Pero, además, no hay una infraestructura teatral eficiente. Las salas alternativas no
pasan de 300 en el país y son muy pocas las ciudades que tengan teatros públicos o
privados que además sean programadores y superen las 400 butacas; en todo caso no
son muchas más que las ciudades capitales de departamento. Bueno, se diría, pero esas
pocas salas públicas y las salas alternativas concertadas ya son un embrión de mercado,
y ahí están los festivales; pues resulta que habiendo tanta demanda de espacio y tan
poca oferta los costos de las salas en condiciones de albergar más de 400 espectadores
son exorbitantes y a esto habría que agregarle impuestos, seguridad, boletería,
publicidad y ahí sí que el famoso mal de costes es una realidad.

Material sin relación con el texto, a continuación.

`flow/design.v`:
```
module top(
    input logic			CLOCK_50,
    input logic [3:0]	KEY,
    output logic [9:0] 	LEDR,
    output logic [6:0]	HEX0,
	output logic [6:0]	HEX1,
    input logic RX_PIN,
    output logic TX_PIN
);
	logic [7:0] read_data;
	logic read, address, cs;
	uart u0 (
		.clk_clk                                       (CLOCK_50),                                        
		.controller_uart_bridge_0_cpu_slave_chipselect (cs),  
		.controller_uart_bridge_0_cpu_slave_readdata   (read_data),    
		.controller_uart_bridge_0_cpu_slave_address    (address),     
		.controller_uart_bridge_0_cpu_slave_read       (read),        
		.reset_reset_n                                 (KEY[0]),                                  
		.rs232_0_external_interface_RXD                (RX_PIN),                 
		.rs232_0_external_interface_TXD                (TX_PIN)                  
	);
	assign LEDR[0] = KEY[0];
	assign read = 1'b1;
	assign cs = 1'b1;
	logic button;
	logic [7:0] hex;
	enum {BUT, HEX} state;
	always_ff @(posedge CLOCK_50 or negedge KEY[0]) begin
		if (!KEY[0]) begin
			address <= 1'b0;
		end else begin
			address <= ~address;
            if (address) button <= read_data[0];
            else hex <= read_data;
		end
	end
	hex7seg hex2(.hexIn(hex[3:0]), .HEX0(HEX0));
	hex7seg hex3(.hexIn(hex[7:4]), .HEX0(HEX1));
	assign LEDR[9] = button;
endmodule
module hex7seg( input  logic [3:0] hexIn,
                input logic blank,
                output logic [6:0] HEX0);
    always_comb begin
        if (blank) begin
            HEX0 = 7'b1111111;
        end else begin
            case (hexIn)
                4'h0: HEX0 = 7'b1000000;  
                4'h1: HEX0 = 7'b1111001;  
                4'h2: HEX0 = 7'b0100100;  
                4'h3: HEX0 = 7'b0110000;  
                4'h4: HEX0 = 7'b0011001;  
                4'h5: HEX0 = 7'b0010010;  
                4'h6: HEX0 = 7'b0000010;  
                4'h7: HEX0 = 7'b1111000;  
                4'h8: HEX0 = 7'b0000000;  
                4'h9: HEX0 = 7'b0010000;  
                4'hA: HEX0 = 7'b0001000;  
                4'hB: HEX0 = 7'b0000011;  
                4'hC: HEX0 = 7'b1000110;  
                4'hD: HEX0 = 7'b0100001;  
                4'hE: HEX0 = 7'b0000110;  
                4'hF: HEX0 = 7'b0001110;  
                default: HEX0 = 7'b1111111;  
            endcase
        end
    end
endmodule
```
`flow/run.sh`:
```
#!/bin/bash
# OpenROAD 26Q1-2900-gdf79404cd8, Yosys 0.63+post, stock flow scripts
make -C /OpenROAD-flow-scripts/flow DESIGN_CONFIG=/design/flow/config.mk WORK_HOME=/design/flow/orfs finish
```
`flow/config.mk`:
```
export PLATFORM = sky130hd
export DESIGN_NAME = hex7seg
export DESIGN_NICKNAME = hex7seg
export VERILOG_FILES = /design/flow/design.v
export SDC_FILE = /design/flow/constraint.sdc
export NUM_CORES = 4
export LEC_CHECK = 1
export CORE_AREA = 10 10 70 70
export DIE_AREA = 0 0 80 80
```
`flow/constraint.sdc`:
```
current_design hex7seg

set clk_period 1.2
set clk_io_pct 0.2

create_clock -name clk0 -period $clk_period

set non_clock_inputs [all_inputs -no_clocks]
set_input_delay [expr $clk_period * $clk_io_pct] -clock clk0 $non_clock_inputs
set_output_delay [expr $clk_period * $clk_io_pct] -clock clk0 [all_outputs]
```
==> out/qor.yml <==
status: "finished with violations"
violations: "negative setup slack"
wl_um: 985
period_minus_slack_ns: 1.46
diodes: 0
syn_to_final_growth_pct: 114
peakVddDrop_mv: 0.104
leakage_nw: 0.263
fp.dieH_um: 80
core_area_mm2: 0.00342
num-clock-buffers: 0
wire_per_inst_um: 9.66
io_pins: 12
warnings: 41
placed_cell_area_um2: 563
vias: 332
seqPwrFrac: 0
firstDrtPassIters: 4
synth_chip_area_um2: 299
dieArea_mm2: 0.00640
layout-drive-gt1-share: 0.625
yosysSeqAreaShare: 0
finalClockPeriodUsage: 1.22
power.density_mw_per_mm2: 289
p_sw_mw: 0.0765
drcViolationCount: 0
drt-initial-drc-count: 14
finalSetupTns_ns: -1.16
synth.avg_cell_area_um2: 8.54
grt_pass1_wl_um: 1700
finalPower_mw: 0.185
max-slew-margin-rel: 0.873
dp_hpwl_um: 821
grt.overflow.total: 0
max_freq_ghz: 0.683
fp.dieW_um: 80
syn-instance-count: 35
postRouteAntennaNets: 0
hold_depth: 4
worst_pin_slew_ns: 0.189
setup_ws_ns: -0.263
avgViaCountPerCell: 3.25
holdWs_ns: 0.948
finalNonFillerCells: 102
io_buffers: 12
first_global_vias: 354
logic_area_um2: 353
path_class: "primary input to primary output"
p_comb_frac: 1.000
worstPathArrival_ns: 1.22
setup_viol: 7
gp_congestion: 0.740
fin_area_um2: 641
grt_max_degree: 9
max_cap_viol_count: 0
cp.required_ns: 0.96
antenna_found_initial: 0
rsz0062_at_grt: "yes"
p_clk_frac: 0
netSwitchingFraction: 0.414
min_path_type: "primary input to primary output"
ff_count: 0
hold_viol: 0
nFillCells: 380
startpoint_type: "primary input"
fp_util: 0.0875
place_inst: 101
row_count: 21
final_core_util: 0.188
crit_fanout: 4
seq_area_um2: 0
end_kind: "primary output"
ys_warn_count: 1
place_worst_setup_slack_ns: -1.17
syn_area_um2: 299
p_int_mw: 0.108
ys_cells: 35
synthDistinctLibCells: 18
track_usage: 0.0316
drv_slew: 0
-- repair_timing --
action,CTS,global route
endpoints found under the hold margin,0,0
resized,64,0
pin swaps,7,2
endpoints found under the setup margin,7,7
setup buffers,1,0
hold buffers,0,0
-- path summary, 6_finish.rpt --
check / endpoint / start / slack [ns]
hold / removal: HEX0[3] / hexIn[3] / 0.95
setup / recovery: HEX0[1] / hexIn[1] / -0.26
-- power groups by stage --
stage / registers [mW] / logic (mW) / clock network, mW
final: 0 / 0.185 / 0
after CTS: 0 / 0.187 / 0
after global routing: 0 / 0.205 / 0
-- per-layer routing --
metal | share of wire | wire length (um) | up-vias | global-route usage
met3 | 0.072 | 71 | 0 | 0.00795
met1 | 0.52 | 515 | 150 | 0.0455
met4 | 0 | 0 | 0 | 0
met2 | 0.41 | 399 | 8 | 0.0490
met5 | 0 | 0 | - | 0
li1 | - | - | 174 | -
-- synthesized netlist by cell type --
library cell	number	area, um^2
mux2_1	2	22.5
a211o_1	1	8.76
nand2_2	1	6.26
inv_1	3	11.3
nand2_1	1	3.75
nor2b_1	2	12.5
a221o_1	2	20.0
and3_1	1	6.26
nor3_1	1	5.00
nor2_1	2	7.51
buf_6	2	22.5
o221ai_1	1	8.76
a32oi_1	2	17.5
or2_2	1	6.26
nand2b_1	2	12.5
mux2i_1	3	30.0
a311o_1	1	10.0
ha_1	7	87.6
-- critical path, stage by stage --
cell and delay [ns]:
buf_12 0.11, inv_8 0.07, ha_4 0.19, or2_4 0.23, a311o_1 0.27, buf_2 0.12
-- final cells by class --
class	count	share of cell area
repair buffers	23	0.318
inverters	3	0.0410
well taps	46	0.0898
multi-input cells	30	0.551
-- placed cells by master, fill, tap and decap left out --
cell	Yosys	layout
buf_4	0	7
buf_2	0	7
ha_4	0	6
buf_6	2	5
mux2i_1	3	3
inv_8	0	2
mux2_4	0	2
nand2b_1	2	2
nor2b_1	2	2
nor2_1	2	2
a32oi_1	2	2
a221o_1	2	2
buf_12	0	2
nor3_1	1	1
a211o_1	1	1
inv_1	3	1
o221ai_1	1	1
or2_4	0	1
nand2_1	1	1
nand2_2	1	1
and3_1	1	1
a311o_1	1	1
ha_2	0	1
dlygate4sd2_1	0	1
clkdlybuf4s15_2	0	1
-- cells by family after synthesis --
logic type      synth area share
fa+ha+maj                  0.293
compound gates             0.218
mux                        0.176
buf+inv                    0.113
simple gates               0.201
Power and IR drop assume default switching activity.
### design/flow/design.v
module ControllerState (
    input logic clk,
    input logic rst_n,
    output logic m_address,
    output logic m_cs,
    output logic [3:0] m_byte_enable,
    output logic m_read,
    output logic m_write,
    output logic [31:0] m_write_data,
    input logic [31:0] m_read_data,
    input logic irq,
    input logic s_address,
    input logic s_cs,
    input logic s_read,
    output logic [7:0] s_read_data
    );
assign m_write_data = 32'h0;
assign m_cs = 1'b1;
enum {DELAY, WAIT, READ} state;
logic [6:0] data[1:0];
logic [1:0] counter;
logic [7:0] read_byte;
assign read_byte = m_read_data[7:0];
logic data_valid;
assign data_valid = m_read_data[15];
always_ff @(posedge clk or negedge rst_n) begin
    if (!rst_n) begin
        state <= DELAY;
        data[1] <= 7'd0;
        data[0] <= 7'd0;
    end else begin
        case(state)
            DELAY: begin
                state <= WAIT;
            end
            WAIT: begin
                if (data_valid) begin
                    state <= READ;
                end
            end
            READ: begin
                data[read_byte[7]] <= read_byte[6:0];
                state <= DELAY;
            end
        endcase
    end
end
always_comb begin
    m_read = 1'b0;
    m_byte_enable = 4'b0000;
    m_address = 1'b0;
    case(state)
        DELAY: begin
            m_read = 1'b1;
            m_byte_enable = 4'b0010;
        end
        WAIT: begin
            m_read = 1'b1;
            m_byte_enable = (data_valid) ? 4'b0001 : 4'b0010;
        end
    endcase
end
assign s_read_data = (s_read & s_cs) ? (s_address) ? {7'd0, data[1][0]}: {data[1][1], data[0]} : 8'bzzzzzzzz;
endmodule
### design/flow/run.sh
#!/bin/bash
# OpenROAD 26Q1-2900-gdf79404cd8, Yosys 0.63+post, stock flow scripts
make -C /OpenROAD-flow-scripts/flow DESIGN_CONFIG=/design/flow/config.mk WORK_HOME=/design/flow/orfs finish
### design/flow/config.mk
export PLATFORM = sky130hd
export DESIGN_NAME = ControllerState
export DESIGN_NICKNAME = ControllerState
export VERILOG_FILES = /design/flow/design.v
export SDC_FILE = /design/flow/constraint.sdc
export NUM_CORES = 4
export LEC_CHECK = 1
export CORE_AREA = 10 10 81 81
export DIE_AREA = 0 0 91 91
### design/flow/constraint.sdc
current_design ControllerState

set clk_period 2.5
set clk_io_pct 0.2

create_clock -name clk0 -period $clk_period [get_ports {clk}]

set non_clock_inputs [all_inputs -no_clocks]
set_input_delay [expr $clk_period * $clk_io_pct] -clock clk0 $non_clock_inputs
set_output_delay [expr $clk_period * $clk_io_pct] -clock clk0 [all_outputs]
==> flow.log <==
[flow] collecting metrics
[metrics] die span in x: around 91 microns
[metrics] CTS Hold Bufs: 0
[metrics] transition time at the pin with the least slew margin: between 0.5 and 0.6 ns
[metrics] final sum of negative setup slack: 0 ns
[metrics] hold slack: 0.3983 ns
[metrics] number of CTS-inserted buffers: 3
[metrics] min cycle time layout: between 2 and 2.5 ns
[metrics] count of cell types in the netlist: 14
[metrics] number of rows in the core area: 25
[metrics] initial antenna violation count: 0
[metrics] highest fanout seen on the critical path: 2
[metrics] power after layout: ~430 uW
[metrics] WHS Endpoint: state[0]
[metrics] hold violation total from the final report: 0
[metrics] critical path startpoint: s_address
[metrics] share of the core filled by cells before placement: 0.1722
[metrics] Main area contributors: buf_4, dfrtp_1, mux2_4, nor2b_1, mux2_2
[metrics] CTS clk-pin slew, worst paths: roughly 0.05 ns
[metrics] Bufs on Longest Clock Path: 2
[metrics] standard cell core area: roughly 4800 sq um
[metrics] worst-path cell with the longest stage delay: clkdlybuf4s50_1
[metrics] crit-path most repeated cell: clkdlybuf4s50_1
[metrics] capturing point of the worst reg2reg path: data[0][4]
[metrics] die footprint: roughly 8300 sq um
[metrics] DR WL/cell: 10.58 microns
[metrics] boundary pin count: roughly 86
[metrics] Post-synth seq share: 0.3635
[metrics] chip area line of the yosys report: 829.5 sq um
[metrics] Chip Height: a little over 90 microns
[metrics] IR Drop Worst-Case VDD: between 150 and 200 uV
[metrics] post-route fraction of the period consumed by the critical path: 0.9072
[metrics] antenna viol nets, final: 0
[metrics] RSZ-0062 raised after global routing: false
[metrics] Worst Path Arrival: roughly 1.8 ns
[metrics] Area Overhead vs Synth: 25.19%
[metrics] cell count of the worst hold path: 0
[metrics] Final setup viols: 0
[metrics] Routed Wire Length: 1767 microns
[metrics] layout cells sized above 1: 0.1800
[metrics] result of the run: completed
[metrics] Final Max Slew Viols: 0
[metrics] post-CTS resize count: 0
[metrics] count of warnings emitted by yosys: 4
[metrics] total half-perimeter wirelength after legalization and detailed placement: about 1500 microns
[metrics] Avg Cell Area, Syn: about 11 sq um
[metrics] launching element type of the critical path: input pin
[metrics] most common cell after layout, fill and taps aside: conb_1
[metrics] TritonCTS clock tree: built
[metrics] Leakage Power: about 0.52 nW
[metrics] routed via count: roughly 460
[metrics] Fmax achieved: 440.9 MHz
[metrics] global placement routability congestion: between 0.7 and 0.8
[metrics] iteration-0 DRC count of the detailed router: 8
[metrics] Post-Route Utilization: 0.2156
[metrics] Filler Cells Inserted: 544
[metrics] total antenna diodes in the routed design: 0
[metrics] global route overflow: 0
[metrics] cell total in the yosys stat output: between 70 and 80
[metrics] Reg2Reg Launch Point: state[1]
[metrics] via count of the first global-routing pass: around 540
[metrics] total number of H-tree levels: 1
[metrics] Pwr Density: a little over 400 nW/um^2
[metrics] worst min-delay path category: flip-flop to flip-flop
[metrics] Crit path required time: 2.00 ns
[metrics] Top cell area share: 0.3348
[metrics] largest area contributor in the synthesized netlist: buf_4
[metrics] series of cell instances along the critical path: clkdlybuf4s50_1 -> mux2_2 -> clkdlybuf4s50_1
[metrics] critical path type: input pin to output port
[metrics] vias per cell: 2.749
[metrics] CP peak stage delay: around 0.5 ns
[metrics] Total GRT Usage: 0.03675
[metrics] Reg2Reg Setup Slack: 1.36 ns
[metrics] number of buffers inserted by post-CTS setup repair: 0
[metrics] number of max-capacitance violations reported: 0
[metrics] largest net degree at the start of global routing: 13
[metrics] Inst Count DP: 163
[metrics] commonest non-fill, non-tap cells in the layout: conb_1, clkdlybuf4s50_1, dfrtp_1
[metrics] Clock Skew: roughly 0.0026 ns
[metrics] Flops after synth: 12
[metrics] Reg2Reg Depth: 2
[metrics] final non-filler cell total: approximately 170
[metrics] Setup crit end kind: output port
[metrics] Latency at later pin: about 0.23 ns
[metrics] number of design rule violations left after detail routing: 0
[metrics] source of the worst hold timing path: state[1]
[metrics] wire length of the first global-routing pass: 2594 microns
[metrics] first drt pass iteration count: 4
[metrics] clock net sink count: 12
[metrics] count of buffers from port buffering: 22
[metrics] total number of warnings across the stage logs: about 50
[metrics] Clock Tree Root: clkbuf_8
[metrics] Syn Inst Count: 76
[metrics] headroom to the max-slew limit: 0.6484
[metrics] cell area after synthesis: just over 800 sq um
-- Yosys cell counts --
cell	n
mux2_4	7
or2_2	1
a21o_1	2
nor2b_4	1
dfrtp_1	11
nand2_1	1
and2_1	1
conb_1	2
inv_1	1
dfstp_2	1
nor2b_1	7
mux2_2	3
buf_4	37
buf_6	1
-- worst max-delay path: cells and delay by family --
kind / cells / cell delay [ns]
buf+inv: 2 / 0.91
mux: 1 / 0.35
-- final cells by class --
class	instances	area [sq um]	share of cell area
Clock buffer	4	55.05	0.05301
Inverter	1	3.754	0.003614
Multi-Input combinational cell	60	366.6	0.3530
Sequential cell	12	301.5	0.2904
Tap cell	67	83.83	0.08072
Timing Repair Buffer	23	227.7	0.2193
-- where the power goes --
group | leakage, nW | switching [mW] | total (mW) | internal (mW)
Sequential | 0.164 | 0 | 0.195 | 0.195
Clock | 0.0288 | 0.0648 | 0.203 | 0.139
Combinational | 0.322 | 0.0133 | 0.0300 | 0.0166
Total | 0.515 | 0.0781 | 0.428 | 0.350
-- sequential cells by signal, indices dropped and copies added, names as in the netlist --
register  cells
data          9
state         3
-- stage by stage --
stage | setup WS, ns | instance area, sq um
2_1_floorplan | 1.218 | 960.9
3_3_place_gp | 0.1990 | 983.4
3_5_place_dp | 0.2144 | 983.4
4_1_cts | 0.2070 | 1039
5_1_grt | 0.2063 | 1039
6_report | 0.2320 | 1039
-- layer usage --
layer  global-route usage  up-vias  share of wire
met3             0.009129        2          0.067
li1                     -      211              -
met5                    0        -              0
met1              0.04644      210           0.45
met4              0.01175        0          0.023
met2              0.06026       36           0.46
-- kinds of logic after synthesis --
kind of cell	count (synthesis)	synth area share
buffers and inverters	39	0.3529
flip-flops	12	0.3635
AND/OR/NAND/NOR	11	0.08899
multiplexers	10	0.1674
AND-OR/OR-AND	2	0.01809
other	2	0.009053
-- worst max-delay path by stage --
stage,cells past startpoint,to
after CTS,3,s_read_data[0]
after global routing,3,s_read_data[0]
final,3,s_read_data[0]
No activity file was given, so power comes from the tool's default toggle rates.
File: flow/config.mk
export PLATFORM = sky130hd
export DESIGN_NAME = ImmGen
export DESIGN_NICKNAME = ImmGen
export VERILOG_FILES = /design/flow/design.v
export SDC_FILE = /design/flow/constraint.sdc
export NUM_CORES = 4
export LEC_CHECK = 1
export CORE_AREA = 10 10 70 70
export DIE_AREA = 0 0 80 80
File: flow/constraint.sdc
current_design ImmGen

set clk_period 7.0
set clk_io_pct 0.2

create_clock -name clk0 -period $clk_period

set non_clock_inputs [all_inputs -no_clocks]
set_input_delay [expr $clk_period * $clk_io_pct] -clock clk0 $non_clock_inputs
set_output_delay [expr $clk_period * $clk_io_pct] -clock clk0 [all_outputs]
File: flow/design.v
`timescale 1ns / 1ps
module ImmGen ( InstCode , ImmOut );  
    input [31:0] InstCode ; 
    output reg [31:0] ImmOut ;
    always @(InstCode) 
    begin
        case ( InstCode [6:0])
            7'b0000011 : ImmOut = { InstCode [31]? {20{1 'b1 }}:20 'b0 , InstCode [31:20]};  
            7'b0010011 : ImmOut = { InstCode [31]? {20{1 'b1 }}:20 'b0 , InstCode [31:20]};  
            7'b0100011 : ImmOut = { InstCode [31]? {20{1 'b1 }}:20 'b0 , InstCode [31:25] , InstCode [11:7]};  
            7'b0010111 : ImmOut = { InstCode [31:12] , 12 'b0 };  
            default : ImmOut = {32 'b0 };
        endcase
    end
endmodule
File: flow/run.sh
#!/bin/bash
# OpenROAD 26Q1-2900-gdf79404cd8, Yosys 0.63+post, stock flow scripts
make -C /OpenROAD-flow-scripts/flow DESIGN_CONFIG=/design/flow/config.mk WORK_HOME=/design/flow/orfs finish
==> flow/run.sh <==
#!/bin/bash
# OpenROAD 26Q1-2900-gdf79404cd8, Yosys 0.63+post, stock flow scripts
make -C /OpenROAD-flow-scripts/flow DESIGN_CONFIG=/design/flow/config.mk WORK_HOME=/design/flow/orfs finish
==> flow/config.mk <==
export PLATFORM = sky130hd
export DESIGN_NAME = alu_32
export DESIGN_NICKNAME = alu_32
export VERILOG_FILES = /design/flow/design.v
export SDC_FILE = /design/flow/constraint.sdc
export NUM_CORES = 4
export LEC_CHECK = 1
export CORE_UTILIZATION = 30
==> flow/constraint.sdc <==
current_design alu_32

set clk_period 11.8
set clk_io_pct 0.2

create_clock -name clk0 -period $clk_period

set non_clock_inputs [all_inputs -no_clocks]
set_input_delay [expr $clk_period * $clk_io_pct] -clock clk0 $non_clock_inputs
set_output_delay [expr $clk_period * $clk_io_pct] -clock clk0 [all_outputs]
## ./run.sh

```bash
#!/bin/bash
# OpenROAD 26Q1-2900-gdf79404cd8, Yosys 0.63+post, stock flow scripts
make -C /OpenROAD-flow-scripts/flow DESIGN_CONFIG=/design/flow/config.mk WORK_HOME=/design/flow/orfs finish
```

## ./config.mk

```make
export PLATFORM = sky130hd
export DESIGN_NAME = InstMem
export DESIGN_NICKNAME = InstMem
export VERILOG_FILES = /design/flow/design.v
export SDC_FILE = /design/flow/constraint.sdc
export NUM_CORES = 4
export LEC_CHECK = 1
export CORE_AREA = 10 10 70 70
export DIE_AREA = 0 0 80 80
```

## ./constraint.sdc

```tcl
current_design InstMem

set clk_period 1.8
set clk_io_pct 0.2

create_clock -name clk0 -period $clk_period

set non_clock_inputs [all_inputs -no_clocks]
set_input_delay [expr $clk_period * $clk_io_pct] -clock clk0 $non_clock_inputs
set_output_delay [expr $clk_period * $clk_io_pct] -clock clk0 [all_outputs]
```

## ./design.v

```verilog
`timescale 1ns / 1ps
module InstMem (input [7:0] addr, output wire [31:0] instruction);  
    reg [31:0]memory[63:0];
    wire [5:0]temp_addr;
    assign temp_addr = addr[7:2];
    assign instruction = memory[temp_addr];  
    initial 
        begin
            memory[0] = 32'h00007033;
            memory[1] = 32'h00100093; 
            memory[2] = 32'h00200113;
            memory[3] = 32'h00308193;
            memory[4] = 32'h00408213;
            memory[5] = 32'h00510293;
            memory[6] = 32'h00610313;
            memory[7] = 32'h00718393;
            memory[8] = 32'h00208433;
            memory[9] = 32'h404404b3;
            memory[10] = 32'h00317533;
            memory[11] = 32'h0041e5b3; 
            memory[12] = 32'h0041a633; 
            memory[13] = 32'h007346b3; 
            memory[14] = 32'h4d34f713; 
            memory[15] = 32'h8d35e793; 
            memory[16] = 32'h4d26a813; 
            memory[17] = 32'h4d244893;
            memory[18] = 32'h02b02823;
            memory[19] = 32'h03002603;
        end
endmodule
```

==> run summary <==
Die Area -> 6400 sq um
via count -> 757
register area share after synthesis -> 0%
final std cells w/o fill -> 184
crit path DRT -> 1.44 ns
vias in the first global route -> 800
Die Y-Extent -> 80 um
Synth area leader -> buf_4
P_leak -> 0.602 nW
Power Density -> 215 nW/um^2
CP endpoint kind -> output port
Cell Area, Synth -> 582 sq um
crit path from -> addr[6]
hold depth -> 4
DRC Markers -> 0
GR Util All Layers -> 7.30%
Core ar. -> 3420 sq um
crit path DAT -> 1.41 ns
fp util -> 17.0%
layout cells sized above 1 -> 47.8%
Slew Limit Fails -> 0
CLK BUF -> 0
first-pass GRT wire length -> 3.96 mm
min-delay worst type -> primary input to output port
Inst Count DP -> 165
worst-path cell chain -> buf_2 > and2b_4 > nand3_4 > nand2_2 > clkdlybuf4s50_1
RSZ-0062 raised after global routing -> true
die width -> 80 um
Final Hold Vio Count -> 0
post-detail-place hpwl -> 1.63 mm
Min Clock Period, post-route -> 1.77 ns
Crit Path Category -> primary input to output port
startpoint types -> primary input
flip-flops -> 0
Reg area -> 0 sq um
initial antenna violation count -> 0
tool warnings -> 42
met2 usage -> 13.8%
maximum vdd drop -> 0.0000975 V
Overflow after GRT -> 0
Yosys top cell area share -> 12.9%
largest net degree at the start of global routing -> 15
Setup-failing EPs final -> 0
CP Max Fanout -> 5
GP Congestion -> 0.801
drt first pass iters -> 4
P&R area growth vs syn -> 104%
min-delay src -> addr[6]
routed wire length -> 2.35 mm
Ant. Diodes -> 0
Yosys cell types -> 27
Overall Power -> 255 uW
met1 Usage GRT -> 8.50%
floorplan row count -> 21
Detail Route Antenna Nets -> 0
Cell area leaders -> buf_4, ha_1, buf_6
Achievable Freq -> 564 MHz
setup ws final -> 0.0259 ns
Routed wire per std cell -> 12.8 um
Via density -> 4.11
ys cells -> 85
Syn Inst Count -> 85
Chip Area, Yosys -> 582 sq um
fin util -> 34.8%
maxcap violations -> 0
Port Buffers -> 29
CP peak stage delay -> 0.46 ns
syn_area_per_cell -> 6.84 sq um
Yosys warnings -> 1
GR peak layer -> met2
routing usage on met3 -> 1.70%
IO Count -> 40
final cycle utilization of the critical path -> 98.6%
dpl ws -> -0.726 ns
Critical-path top delay cell -> clkdlybuf4s50_1
status -> complete, no violations
DRT iter0 DRCs -> 14
Worst Hold Path EP -> instruction[21]
## report_power, final
group          internal (mW)  switching [mW]  total, mW
Combinational          0.150           0.106      0.255
Clock                      0               0          0
Sequential                 0               0          0
## worst max path at each step
stage,endpoint,slack [ns],cells past startpoint
4_1_cts,instruction[5],-0.01,7
5_1_grt,instruction[27],-0.03,5
6_report,instruction[27],0.03,5
## routing by layer
layer | share of wire (%) | vias to the layer above
met2 | 52 | 18
met3 | 7.2 | 0
met4 | 0 | 0
met5 | 0 | -
met1 | 41 | 363
li1 | - | 376
## worst max-delay path: cells and delay by family
kind,cells,cell delay [ns]
and+or+nand+nor,3,0.45
buffers and inverters,2,0.60
## cell usage after synthesis (2+ instances only)
cell type	number
a21oi_1	11
and2b_1	2
buf_4	10
buf_6	5
conb_1	2
ha_1	6
inv_1	5
inv_2	2
mux2i_1	3
nand2_1	9
nor2_1	6
nor2b_1	3
o21ai_1	6
o31ai_2	2
## kinds of logic (layout without fill, tap and decap cells)
logic type	after synthesis	count (layout)	share of synthesized area [%]
compound gates	26	26	29.9
simple gates	26	26	23.7
buf+inv	22	69	27.1
fa+ha+maj	6	6	12.9
mux	3	3	5.16
other cells	2	8	1.29
## area by class of cell
class | count | area, sq um
timing repair buffer | 62 | 561
inverter | 7 | 26.3
multi-input combinational | 69 | 544
tap | 46 | 57.6
fill | 349 | 2230
## layout by cell type, fill, tap and decap left out, drive strengths merged, types with 5 or more instances in the layout
| master | Yosys | layout |
|---|---|---|
| buf | 15 | 42 |
| clkdlybuf4s50 | 0 | 5 |
| nand2 | 10 | 10 |
| o21ai | 7 | 7 |
| a21oi | 11 | 11 |
| nor2 | 7 | 7 |
| ha | 6 | 6 |
| dlygate4sd2 | 0 | 10 |
| conb | 2 | 8 |
| inv | 7 | 7 |
## stage by stage
stage          setup TNS (ns)  cell area (sq um)  hold WS (ns)
6_report                    0               1190          1.22
5_1_grt               -0.0542               1190          1.26
4_1_cts               -0.0113               1130          1.22
3_5_place_dp           -12.53                951          1.79
3_3_place_gp           -12.43                951          1.80
2_1_floorplan               0                604         0.801
## what timing repair did
action                                  4_1_cts  5_1_grt
buffers inserted                             15        5
pin swaps                                    12        5
endpoints found under the setup margin       24       13
hold buffers                                  0        0
gates cloned                                  0        0
resized                                      71       10
Power and IR drop assume default switching activity.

Y las salas concertadas;
bueno ellas tienen un subsidio del estado que las obliga a programar y a manejar una
boletería diferencial y de todas maneras a bajo costo, pues el sentido de la concertación
es crear públicos, entonces, al igual que los festivales negocian un pago, generalmente
simbólico con los grupos, de manera que la diferencia entre el valor pagado y lo que
realmente cuesta la presentación de la obra se entiende como gestión del grupo
organizador del festival o propietario de la sala concertada, en contraprestación por el
subsidio recibido.
Ahora concedamos en que pese a ser un servicio público el teatro debe generar
rentabilidad económica, es decir, dividendos; y digo concedamos porque yo sí creo que
los servicios públicos deben ser prestados o subsidiados por el estado, esa debería ser la
razón de su existencia, la del estado. Los ciudadanos sostenemos el estado no sólo con
el pago de nuestros impuestos sino que también con nuestro trabajo, y los artistas sí
que con más verdad, porque generamos identidad, porque contribuimos a la formación
los imaginarios regionales y nacional, porque nuestra producción da cuenta del grado
de desarrollo del pensamiento nacional. De lo anterior deviene que en la concepción
liberal del estado el gobierno tiene la obligación de proveer los servicios públicos,
entonces su enajenación en favor de particulares, constituye poco menos que obligar a
los ciudadanos a pagar por un derecho, a pagar de nuevo por un servicio que pagó
previamente con sus impuestos. Pero, como dije, concedamos que es un negocio.